Number of vulnerabilities 9

Exploitation vector Local access

Highest impact Denial of service

Breakdown by Severity

Low
Medium
High
Critical

Description

This security bulletin contains information about 9 vulnerabilities.

1) Resource management error (CVE-ID: CVE-2024-50148)

CWE-ID: CWE-399 - Resource Management Errors

CVSSv4: CVSS:4.0/AV:L/AC:L/AT:N/PR:L/UI:N/VC:N/VI:N/VA:H/SC:N/SI:N/SA:N/E:U/U:Clear

The vulnerability allows a local user to perform a denial of service (DoS) attack.

The vulnerability exists due to resource management error within the bnep_init() function in net/bluetooth/bnep/core.c.

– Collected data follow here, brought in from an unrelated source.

## config.mk

```make
export PLATFORM = sky130hd
export DESIGN_NAME = adc_spi_top
export DESIGN_NICKNAME = d
export VERILOG_FILES = /design/src/adc_spi_pkg.sv /design/src/spi_ctrl_if.sv /design/src/adc_spi_top.sv /design/src/adc_wb_regs.sv /design/src/cfg_serializer.sv /design/src/lane_deserializer.sv /design/src/sck_timer.sv /design/src/spi_sequencer.sv
export VERILOG_INCLUDE_DIRS = /design/src /design/src/src
export SDC_FILE = /design/constraint.sdc
export NUM_CORES = 1
export LEC_CHECK = 0
export ABC_AREA = 1
export ABC_CLOCK_PERIOD_IN_PS = 7700
export BUFFER_PORTS_ARGS = -buffer_cell sky130_fd_sc_hd__buf_2
export CORE_MARGIN = 8
export CORE_UTILIZATION = 33
export CTS_BUF_LIST = sky130_fd_sc_hd__clkbuf_4 sky130_fd_sc_hd__clkbuf_8 sky130_fd_sc_hd__clkbuf_16
export DETAILED_ROUTE_END_ITERATION = 12
export SLEW_MARGIN = 20
export SYNTH_ARGS = -nofsm -noshare
export SYNTH_HDL_FRONTEND = slang
export SYNTH_HIERARCHICAL = 1
export SYNTH_SLANG_ARGS = --single-unit
```

## constraint.sdc

```tcl
create_clock -name i_clk -period 7.7 [get_ports i_clk]
set_input_delay 0.385 -clock i_clk [delete_from_list [all_inputs] [get_ports i_clk]]
set_output_delay 0.385 -clock i_clk [all_outputs]
set_load 0.01 [all_outputs]
```
`config.mk`:
```
export PLATFORM = sky130hd
export DESIGN_NAME = snoop_fault_top
export DESIGN_NICKNAME = d
export VERILOG_FILES = /design/src/verilog/snoop_fi_pkg.sv /design/src/verilog/snoop_ctrl_if.sv /design/src/verilog/snoop_resp_if.sv /design/src/verilog/snoop_ctrl_decode.sv /design/src/verilog/snoop_fault_fsm.sv /design/src/verilog/snoop_resp_driver.sv /design/src/verilog/snoop_fault_top.sv
export VERILOG_INCLUDE_DIRS = /design/src /design/src/verilog
export SDC_FILE = /design/constraint.sdc
export NUM_CORES = 1
export LEC_CHECK = 0
export BUFFER_PORTS_ARGS = -buffer_cell sky130_fd_sc_hd__buf_2
export CORE_AREA = 5 5 337 339
export DETAILED_ROUTE_END_ITERATION = 10
export DIE_AREA = 0 0 342 344
export PLACE_DENSITY = 0.38
export SYNTH_ARGS = -nofsm -noshare
export SYNTH_HDL_FRONTEND = slang
export SYNTH_SLANG_ARGS = --single-unit
```
`constraint.sdc`:
```
create_clock -name ace_aclk -period 6.8 [get_ports ace_aclk]
set_input_delay 1.36 -clock ace_aclk [delete_from_list [all_inputs] [get_ports ace_aclk]]
set_output_delay 1.36 -clock ace_aclk [all_outputs]
set_load 0.005 [all_outputs]
```
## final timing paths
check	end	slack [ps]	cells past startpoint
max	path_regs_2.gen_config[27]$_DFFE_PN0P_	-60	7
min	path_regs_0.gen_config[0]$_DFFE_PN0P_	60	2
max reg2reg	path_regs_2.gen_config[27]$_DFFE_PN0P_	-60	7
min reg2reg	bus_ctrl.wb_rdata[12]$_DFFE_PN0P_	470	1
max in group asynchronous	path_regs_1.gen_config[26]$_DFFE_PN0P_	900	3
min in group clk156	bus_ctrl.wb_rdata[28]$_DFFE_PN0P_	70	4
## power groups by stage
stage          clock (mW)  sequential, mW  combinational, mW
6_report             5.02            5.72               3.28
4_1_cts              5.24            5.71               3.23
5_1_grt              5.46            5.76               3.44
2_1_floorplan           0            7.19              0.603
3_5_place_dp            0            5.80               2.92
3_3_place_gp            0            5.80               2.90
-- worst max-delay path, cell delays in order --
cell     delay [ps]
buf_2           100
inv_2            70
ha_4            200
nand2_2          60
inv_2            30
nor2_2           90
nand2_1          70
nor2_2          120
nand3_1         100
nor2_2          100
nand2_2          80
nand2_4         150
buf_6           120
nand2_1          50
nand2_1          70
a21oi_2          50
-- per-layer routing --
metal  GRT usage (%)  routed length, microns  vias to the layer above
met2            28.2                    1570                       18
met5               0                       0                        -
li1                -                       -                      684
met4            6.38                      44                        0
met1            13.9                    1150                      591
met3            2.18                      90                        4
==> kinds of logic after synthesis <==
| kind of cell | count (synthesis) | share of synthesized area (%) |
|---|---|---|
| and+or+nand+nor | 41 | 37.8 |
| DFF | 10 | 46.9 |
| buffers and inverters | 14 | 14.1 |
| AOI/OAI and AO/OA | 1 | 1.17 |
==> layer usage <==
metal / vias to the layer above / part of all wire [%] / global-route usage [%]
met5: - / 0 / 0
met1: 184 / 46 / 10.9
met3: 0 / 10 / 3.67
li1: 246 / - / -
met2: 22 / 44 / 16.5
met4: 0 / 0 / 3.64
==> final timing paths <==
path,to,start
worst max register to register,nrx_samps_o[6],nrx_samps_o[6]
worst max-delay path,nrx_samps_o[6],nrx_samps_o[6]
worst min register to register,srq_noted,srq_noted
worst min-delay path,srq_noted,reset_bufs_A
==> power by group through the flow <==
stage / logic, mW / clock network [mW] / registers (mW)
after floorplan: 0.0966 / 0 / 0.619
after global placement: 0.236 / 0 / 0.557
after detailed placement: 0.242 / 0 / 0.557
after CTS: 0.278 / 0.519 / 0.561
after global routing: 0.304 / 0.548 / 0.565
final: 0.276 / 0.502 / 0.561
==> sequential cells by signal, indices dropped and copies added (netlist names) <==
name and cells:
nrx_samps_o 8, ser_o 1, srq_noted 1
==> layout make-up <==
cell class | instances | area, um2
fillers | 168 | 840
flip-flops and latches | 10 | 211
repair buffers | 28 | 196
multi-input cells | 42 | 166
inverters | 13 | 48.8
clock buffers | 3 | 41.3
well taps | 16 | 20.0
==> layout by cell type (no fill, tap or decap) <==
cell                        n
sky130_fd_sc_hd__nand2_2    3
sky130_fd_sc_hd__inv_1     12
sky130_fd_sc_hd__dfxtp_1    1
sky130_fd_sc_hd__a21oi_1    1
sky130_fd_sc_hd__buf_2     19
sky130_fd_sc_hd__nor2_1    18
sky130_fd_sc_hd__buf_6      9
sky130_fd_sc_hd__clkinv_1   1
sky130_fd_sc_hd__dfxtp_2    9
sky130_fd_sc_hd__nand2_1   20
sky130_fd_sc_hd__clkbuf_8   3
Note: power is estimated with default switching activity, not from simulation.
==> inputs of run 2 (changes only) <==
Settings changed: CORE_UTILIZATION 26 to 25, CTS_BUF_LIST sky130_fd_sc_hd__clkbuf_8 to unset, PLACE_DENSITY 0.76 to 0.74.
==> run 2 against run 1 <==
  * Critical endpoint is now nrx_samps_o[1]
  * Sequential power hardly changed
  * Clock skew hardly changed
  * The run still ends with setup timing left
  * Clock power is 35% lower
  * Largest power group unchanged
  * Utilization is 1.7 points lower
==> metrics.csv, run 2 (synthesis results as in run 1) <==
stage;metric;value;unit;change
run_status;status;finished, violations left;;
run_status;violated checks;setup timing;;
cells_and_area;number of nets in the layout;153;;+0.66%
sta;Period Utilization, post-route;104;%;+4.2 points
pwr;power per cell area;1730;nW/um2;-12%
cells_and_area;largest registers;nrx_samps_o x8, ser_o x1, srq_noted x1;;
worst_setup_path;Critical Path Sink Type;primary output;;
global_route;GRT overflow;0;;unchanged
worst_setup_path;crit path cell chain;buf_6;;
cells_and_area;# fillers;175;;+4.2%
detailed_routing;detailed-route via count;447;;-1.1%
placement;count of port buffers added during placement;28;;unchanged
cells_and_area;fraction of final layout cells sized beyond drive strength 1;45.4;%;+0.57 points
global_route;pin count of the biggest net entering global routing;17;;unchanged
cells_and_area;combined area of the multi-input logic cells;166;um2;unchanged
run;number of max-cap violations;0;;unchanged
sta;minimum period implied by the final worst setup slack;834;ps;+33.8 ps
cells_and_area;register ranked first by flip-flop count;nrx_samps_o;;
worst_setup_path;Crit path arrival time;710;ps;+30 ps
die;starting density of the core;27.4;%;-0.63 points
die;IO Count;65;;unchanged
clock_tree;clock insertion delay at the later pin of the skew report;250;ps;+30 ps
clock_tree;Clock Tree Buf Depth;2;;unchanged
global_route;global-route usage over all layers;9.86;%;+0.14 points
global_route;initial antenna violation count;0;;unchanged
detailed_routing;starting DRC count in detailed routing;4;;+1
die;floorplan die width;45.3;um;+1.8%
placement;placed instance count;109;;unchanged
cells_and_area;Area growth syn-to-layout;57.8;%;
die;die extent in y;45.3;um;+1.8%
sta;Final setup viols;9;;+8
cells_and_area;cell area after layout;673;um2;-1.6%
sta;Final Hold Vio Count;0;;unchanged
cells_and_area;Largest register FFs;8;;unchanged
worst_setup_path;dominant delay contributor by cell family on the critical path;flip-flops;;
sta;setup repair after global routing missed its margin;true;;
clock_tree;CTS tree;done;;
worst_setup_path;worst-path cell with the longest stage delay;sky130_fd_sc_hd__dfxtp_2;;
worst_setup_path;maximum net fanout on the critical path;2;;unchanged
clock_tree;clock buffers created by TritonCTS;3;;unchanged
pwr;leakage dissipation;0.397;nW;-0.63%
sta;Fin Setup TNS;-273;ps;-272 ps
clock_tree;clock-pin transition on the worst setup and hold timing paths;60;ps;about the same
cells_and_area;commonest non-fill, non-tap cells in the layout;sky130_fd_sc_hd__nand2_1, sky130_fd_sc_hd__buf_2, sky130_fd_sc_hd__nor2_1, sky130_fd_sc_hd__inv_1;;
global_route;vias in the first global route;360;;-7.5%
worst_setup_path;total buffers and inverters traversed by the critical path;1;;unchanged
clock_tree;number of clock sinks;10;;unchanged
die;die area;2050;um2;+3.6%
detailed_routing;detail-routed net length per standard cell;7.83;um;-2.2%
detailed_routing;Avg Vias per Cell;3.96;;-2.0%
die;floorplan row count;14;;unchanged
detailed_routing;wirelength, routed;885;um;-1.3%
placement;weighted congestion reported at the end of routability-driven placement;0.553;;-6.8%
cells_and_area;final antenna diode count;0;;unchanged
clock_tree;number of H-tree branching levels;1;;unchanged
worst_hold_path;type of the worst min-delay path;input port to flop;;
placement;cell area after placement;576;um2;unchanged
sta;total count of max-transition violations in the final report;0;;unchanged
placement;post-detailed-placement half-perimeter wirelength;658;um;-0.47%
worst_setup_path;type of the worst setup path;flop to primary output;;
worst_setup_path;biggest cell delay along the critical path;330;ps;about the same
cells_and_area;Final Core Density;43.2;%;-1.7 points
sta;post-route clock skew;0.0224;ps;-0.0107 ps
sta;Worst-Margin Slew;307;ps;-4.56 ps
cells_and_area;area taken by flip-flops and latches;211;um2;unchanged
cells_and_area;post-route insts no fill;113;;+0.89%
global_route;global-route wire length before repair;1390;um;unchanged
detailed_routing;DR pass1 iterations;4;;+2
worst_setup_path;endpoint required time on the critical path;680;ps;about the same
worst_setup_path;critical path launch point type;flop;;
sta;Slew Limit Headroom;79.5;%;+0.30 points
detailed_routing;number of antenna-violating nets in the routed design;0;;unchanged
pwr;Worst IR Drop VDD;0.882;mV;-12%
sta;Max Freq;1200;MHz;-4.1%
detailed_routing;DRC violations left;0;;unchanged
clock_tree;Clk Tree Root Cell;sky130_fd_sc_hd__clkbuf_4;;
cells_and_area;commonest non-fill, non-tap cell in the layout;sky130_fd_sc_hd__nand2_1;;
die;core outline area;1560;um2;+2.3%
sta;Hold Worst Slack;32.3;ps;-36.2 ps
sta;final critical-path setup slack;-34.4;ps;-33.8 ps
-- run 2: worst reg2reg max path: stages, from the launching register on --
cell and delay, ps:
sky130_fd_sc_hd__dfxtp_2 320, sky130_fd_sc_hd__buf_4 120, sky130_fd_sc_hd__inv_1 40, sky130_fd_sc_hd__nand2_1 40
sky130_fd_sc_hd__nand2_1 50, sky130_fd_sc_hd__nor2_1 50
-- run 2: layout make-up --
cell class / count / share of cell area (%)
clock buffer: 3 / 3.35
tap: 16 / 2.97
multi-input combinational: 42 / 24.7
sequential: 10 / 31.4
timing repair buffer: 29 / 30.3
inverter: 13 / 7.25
===== src/hw/mips_regfile.sv =====
`timescale 1ns/1ns
`default_nettype none

module mips_regfile #(
    parameter int XLEN = 32
) (
    input  logic            clk,
    input  logic            reset,
    input  logic            clk_enable,
    input  logic [4:0]      rs,
    input  logic [4:0]      rt,
    input  logic [4:0]      wr_index,
    input  logic [XLEN-1:0] wr_data,
    input  logic            wr_en,
    output logic [XLEN-1:0] rs_data,
    output logic [XLEN-1:0] rt_data,
    output logic [XLEN-1:0] register_v0
);

    logic [XLEN-1:0] regs [32];

    always_ff @(posedge clk) begin
        if (reset) begin
            for (int i = 0; i < 32; i++) begin
                regs[i] <= '0;
            end
        end else if (clk_enable && wr_en && wr_index != 5'd0) begin
            // $zero is never written so it keeps its reset value
            regs[wr_index] <= wr_data;
        end
    end

    assign rs_data     = regs[rs];
    assign rt_data     = regs[rt];
    assign register_v0 = regs[2];

    a_v0_known: assert property (@(posedge clk) disable iff (reset)
        !$isunknown(register_v0));

endmodule

`default_nettype wire


===== config.mk =====
export PLATFORM = sky130hd
export DESIGN_NAME = mips_regfile
export DESIGN_NICKNAME = d
export VERILOG_FILES = /design/src/hw/mips_regfile.sv
export SDC_FILE = /design/constraint.sdc
export NUM_CORES = 2
export LEC_CHECK = 0
export BUFFER_PORTS_ARGS = -buffer_cell sky130_fd_sc_hd__buf_2
export CAP_MARGIN = 10
export CELL_PAD_IN_SITES_DETAIL_PLACEMENT = 1
export CELL_PAD_IN_SITES_GLOBAL_PLACEMENT = 1
export CORE_MARGIN = 3
export CORE_UTILIZATION = 41
export DETAILED_ROUTE_END_ITERATION = 6
export PLACE_DENSITY_LB_ADDON = 0.1
export SLEW_MARGIN = 5
export SYNTH_ARGS = -nofsm -noshare
export SYNTH_HDL_FRONTEND = slang
export SYNTH_SLANG_ARGS = --single-unit

===== constraint.sdc =====
create_clock -name clk -period 2.25 [get_ports clk]
set_input_delay 0.45 -clock clk [delete_from_list [all_inputs] [get_ports clk]]
set_output_delay 0.45 -clock clk [all_outputs]
set_load 0.02 [all_outputs]

Word-level counts from Yosys, hierarchy flattened
Memories as Yosys holds them, arrays and structs flattened. Index checks and enable logic that the tools add are counted.

Register bits after elaboration: 0. Bits in latches: 0. Memory bits (writable): 1024. Memory bits (read-only): 0. Input port bits: 51. Memories: 1.

Add/subtract/negate cells: 0. Multipliers: 0. Div/mod/pow operators: 0. Magnitude comparators: 0. Eq/ne operators: 0. Shifts and indexed selects: 0. Muxes and demuxes: 8. Bitwise operators: 0. Reductions and logical operators: 4.

Memories: regs (depth 32, width 32, read ports 3, clocked after Yosys merged registers in 0, write ports 32, RTL line 20) `logic [XLEN-1:0] regs [32];`.

Operator list (number): $mux W32 (1); $reduce_or A32 Y1 (1); $mux W1 (6); $mux W5 (1); $reduce_bool A5 Y1 (1); $logic_and A1 B1 Y1 (2).

Longest topological paths before layout
Word-level depth: 7. Gate-level depth with buffers: 8.

Least setup slack after synthesis
Ideal clock, no wire load.

Path kind: input to output. Start: input rt[1]. End: output rt_data[25]. Arrival time: 1.654 ns. Data required time: 1.800 ns. Slack: 0.146 ns. Stages: 8. Cell sequence: buf_4 > buf_6 > buf_6 > buf_6 > mux2i_1 > a22oi_1 > a31oi_1 > nand3_1.

Longest elaborated chain between the ends: 1.

RTL lines: start, declared (RTL line 11) `input logic [4:0] rt,`; $mem_v2 Z32 W32; end, declared (RTL line 16) `output logic [XLEN-1:0] rt_data,`.

Every way passes these cells.

==> summary.md <==
| Metric | Value |
|---|---|
| Fill cells | around 14k |
| Post-Place Worst Slack | -0.5798 ns |
| Endpoints failing setup | 64 |
| Hold Path Cell Cnt | 2 |
| Vias in the first global route | between 40k and 50k |
| Fmax | around 0.35 GHz |
| CP endpoint kind | output pin |
| Setup_tns | -22.53 ns |
| Final Instance Area | between 60000 and 70000 µm² |
| Failing checks | negative setup slack |
| Arrival time worst endpoint | around 2.4 ns |
| CTS clk-pin slew, worst paths | around 0.060 ns |
| # H-tree levels | 3 |
| Per-cell routed wire length | between 30 and 40 µm |
| Outcome | finished with violations |
| Die width | approximately 380 µm |
| Gr ovfl total | 0 |
| Vias/cell | approximately 6 |
| Total GRT Usage | 0.3105 |
| Ys async rst share | 0 |
| Commonest non-fill, non-tap cell in the layout | edfxtp_1 |
| Biggest register | regs |
| Starting Density | 0.4134 |
| Vias | 41.24k |
| CTS root buf | clkbuf_16 |
| Setup crit start kind | flip-flop |
| Worst hold path class | input pin to flip-flop |
| Distinct cells, synth | 32 |
| Yosys reg bits | around 1.0k |
| IR drop worst, VDD | between 0.6 and 0.7 mV |
| Static leakage | 27.44 nW |
| CTS tree | done |
| Cells after Synth | 4604 |
| Longest Clk Path Bufs | 3 |
| Final slew viol count | 0 |
| Antenna violations before repair | 23 |
| Port-buffer cells | between 100 and 150 |
| Routed WL | 225200 µm |
| Pre-antenna DRT Iters | 6 |
| Detailed Route Iter0 Violations | 4101 |
| CP cell instances | mux2i_1 -> a22o_1 -> nor3_1 -> a31oi_2 -> buf_4 -> nand3_4 -> buf_6 |
| Routed Antenna Nets | 0 |
| TritonCTS Sinks | roughly 1.0k |
| Worst Path Required | around 1.8 ns |
| Class of the most critical setup path | flip-flop to output pin |
| Final Cycle Share | 1.257 |
| Register area share after synthesis | 0.5484 |
| Share of the synthesized area in the top cell type | 0.5484 |
| Mapped cell area | 56070 µm² |
| Clock buffer count from CTS | ~120 |
| Worst rel slew slack | 0.5445 |
| Final setup margin | -0.5792 ns |
| Largest register FFs | around 1.0k |
| Die area | 141200 µm² |
| WHS Endpoint | regs[13][7] |
| Main flop type after synthesis | edfxtp_1 |
| Layout cells sized above 1 | 0.2107 |
| CP Max Fanout | 3 |
| Worst Tran Pin Value | approximately 0.7 ns |
| Global-route wire length before repair | 315300 µm |
| Detail Placement HPWL | ~150000 µm |
| Final core utilization | 0.5065 |
| Unrepaired setup endpoints after global routing | yes |
| Gpl congestion | 0.8853 |
| Most frequent cells in the layout | edfxtp_1, mux2i_1, and2_1 |
| Nets | 5057 |
| Syn. warnings | 0 |
| Synth area leader | edfxtp_1 |
| Tmin final | roughly 2.8 ns |
| Post-DP Area | about 63000 µm² |
| IO Count | about 150 |
| Largest net degree at the start of global routing | 38 |
| Core area | roughly 140000 µm² |
| Post-synth EDFFs | approximately 1.0k |
| DRC Markers | 0 |
| CP peak stage delay | 0.51 ns |
| Final hold slack | 0.3326 ns |
| Std cell rows | roughly 140 |
| Hold_buf cts | 0 |
| Max Cap Viol | 0 |
| Hold path start | wr_data[7] |
| Crit path max-delay cell type | edfxtp_1 |
| Height of the die | 375.8 µm |
| Area grow syn2layout | 22.52% |
| Final Hold Viols | 0 |
| Mapped Avg Cell Area | about 12 µm² |
| Pwr dens | roughly 700 nW/µm² |
| Biggest registers after layout | regs x1024 |
| Largest cells by area after synthesis | edfxtp_1, mux2i_1, and2_1, a22oi_1, a22o_1 |
==> synth_stat cells (30+ instances only) <==
cell type	n
edfxtp_1	1024
mux2i_1	1024
and2_1	994
clkbuf_1	212
nand2_1	196
nand3_1	193
a21oi_1	192
a22oi_1	192
a22o_1	128
buf_2	71
buf_4	65
a31oi_1	64
nor3_1	64
clkbuf_2	43
or2_2	33
buf_6	30
==> metrics by stage <==
step,power (W),std cells
after floorplan,0.02627,4635
after global placement,0.02941,6632
after detailed placement,0.02952,6632
after CTS,0.04857,6857
after global routing,0.04990,6885
final,0.04854,6888
==> power by group <==
group	switching (W)	total (W)	internal [W]	leakage, nW
sequential	0.000613	0.0226	0.0220	9.74
combinational	0.00429	0.00716	0.00288	15.9
clock	0.00814	0.0188	0.0106	1.79
total	0.0130	0.0485	0.0355	27.4
==> repair_timing <==
action / 4_1_cts / 5_1_grt
endpoints found under the setup margin: 64 / 64
pin swaps: 141 / 103
gates cloned: 1 / 4
hold endpoints to repair: 0 / 0
resized for setup: 248 / 50
buffers inserted: 20 / 26
==> area by class of cell <==
class	instances	area [µm²]	share of cell area
clock inverters	75	595.6	0.008669
diodes	4	10.01	0.0001457
clock buffers	141	3060	0.04455
flip-flops and latches	1024	30750	0.4476
multi-input cells	3166	24230	0.3528
repair buffers	697	7821	0.1138
well taps	1781	2228	0.03244
==> routing by layer <==
| layer | track usage | routed length [µm] | part of all wire | vias to the layer above |
|---|---|---|---|---|
| li1 | - | - | - | 17660 |
| met5 | 0 | 27 | 0.00012 | - |
| met4 | 0.1150 | 9296 | 0.041 | 4 |
| met1 | 0.4228 | 95550 | 0.42 | 21530 |
| met3 | 0.04174 | 15320 | 0.068 | 410 |
| met2 | 0.5065 | 105000 | 0.47 | 1633 |
==> how the worst max path moves through the flow <==
stage,start,slack [ns],to,cells after the start
global placement,rs[0],-0.60,rs_data[19],9
global route,regs[2][6],-0.66,rs_data[6],8
finish,regs[2][4],-0.58,rt_data[4],7
floorplan,rt[1],0.15,rt_data[25],8
CTS,regs[2][4],-0.63,rt_data[4],7
detailed placement,rt[1],-0.58,rt_data[4],9
==> cell families (layout without fill, tap and decap cells) <==
group,Yosys count,count (layout),synth area share
AND/OR/NAND/NOR,1534,1534,0.1578
multiplexers,1024,1024,0.1828
flip-flops,1024,1024,0.5484
AO/OA/AOI/OAI,576,576,0.06998
buffers and inverters,445,913,0.04090
other,1,36,0.00006688
==> worst max-delay path: cells and delay by family, from the launching register on <==
kind | cells | cell delay, ns
AND/OR/NAND/NOR | 2 | 0.14
AO/OA/AOI/OAI | 2 | 0.43
flip-flops | 1 | 0.51
multiplexers | 1 | 0.22
buffers and inverters | 2 | 0.32
No activity file was read; power rests on OpenSTA's default activity.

A local user can perform a denial of service (DoS) attack.

2) Input validation error (CVE-ID: CVE-2024-50230)

CWE-ID: CWE-20 - Improper input validation

CVSSv4: CVSS:4.0/AV:L/AC:L/AT:N/PR:L/UI:N/VC:N/VI:N/VA:H/SC:N/SI:N/SA:N/E:U/U:Clear

The vulnerability allows a local user to perform a denial of service (DoS) attack.

The vulnerability exists due to improper input validation within the nilfs_clear_dirty_page() function in fs/nilfs2/page.c. A local user can perform a denial of service (DoS) attack.

3) Memory leak (CVE-ID: CVE-2024-50236)

CWE-ID: CWE-401 - Missing release of memory after effective lifetime

CVSSv4: CVSS:4.0/AV:L/AC:L/AT:N/PR:L/UI:N/VC:N/VI:N/VA:H/SC:N/SI:N/SA:N/E:U/U:Clear

The vulnerability allows a local user to perform a denial of service (DoS) attack.

The vulnerability exists due to memory leak within the wmi_process_mgmt_tx_comp() and ath10k_wmi_mgmt_tx_clean_up_pending() functions in drivers/net/wireless/ath/ath10k/wmi.c, within the ath10k_wmi_tlv_op_cleanup_mgmt_tx_send() function in drivers/net/wireless/ath/ath10k/wmi-tlv.c. A local user can perform a denial of service (DoS) attack.

4) Out-of-bounds read (CVE-ID: CVE-2024-50262)

CWE-ID: CWE-125 - Out-of-bounds read

CVSSv4: CVSS:4.0/AV:L/AC:L/AT:N/PR:L/UI:N/VC:N/VI:N/VA:H/SC:N/SI:N/SA:N/E:U/U:Clear

The vulnerability allows a local user to perform a denial of service (DoS) attack.

The vulnerability exists due to an out-of-bounds read error within the trie_get_next_key() function in kernel/bpf/lpm_trie.c. A local user can perform a denial of service (DoS) attack.

5) Memory leak (CVE-ID: CVE-2024-50265)

CWE-ID: CWE-401 - Missing release of memory after effective lifetime

CVSSv4: CVSS:4.0/AV:L/AC:L/AT:N/PR:L/UI:N/VC:N/VI:N/VA:H/SC:N/SI:N/SA:N/E:U/U:Clear

The vulnerability allows a local user to perform a denial of service (DoS) attack.

The vulnerability exists due to memory leak within the ocfs2_xa_remove() function in fs/ocfs2/xattr.c. A local user can perform a denial of service (DoS) attack.

6) Input validation error (CVE-ID: CVE-2024-50299)

CWE-ID: CWE-20 - Improper input validation

CVSSv4: CVSS:4.0/AV:L/AC:L/AT:N/PR:L/UI:N/VC:N/VI:N/VA:H/SC:N/SI:N/SA:N/E:U/U:Clear

The vulnerability allows a local user to perform a denial of service (DoS) attack.

The vulnerability exists due to improper input validation within the sctp_sf_ootb() function in net/sctp/sm_statefuns.c. A local user can perform a denial of service (DoS) attack.

7) Improper locking (CVE-ID: CVE-2024-53052)

CWE-ID: CWE-667 - Improper Locking

CVSSv4: CVSS:4.0/AV:L/AC:L/AT:N/PR:L/UI:N/VC:N/VI:N/VA:H/SC:N/SI:N/SA:N/E:U/U:Clear

The vulnerability allows a local user to perform a denial of service (DoS) attack.

The vulnerability exists due to improper locking within the io_write_prep() and io_write() functions in io_uring/io_uring.c. A local user can perform a denial of service (DoS) attack.

8) NULL pointer dereference (CVE-ID: CVE-2024-53060)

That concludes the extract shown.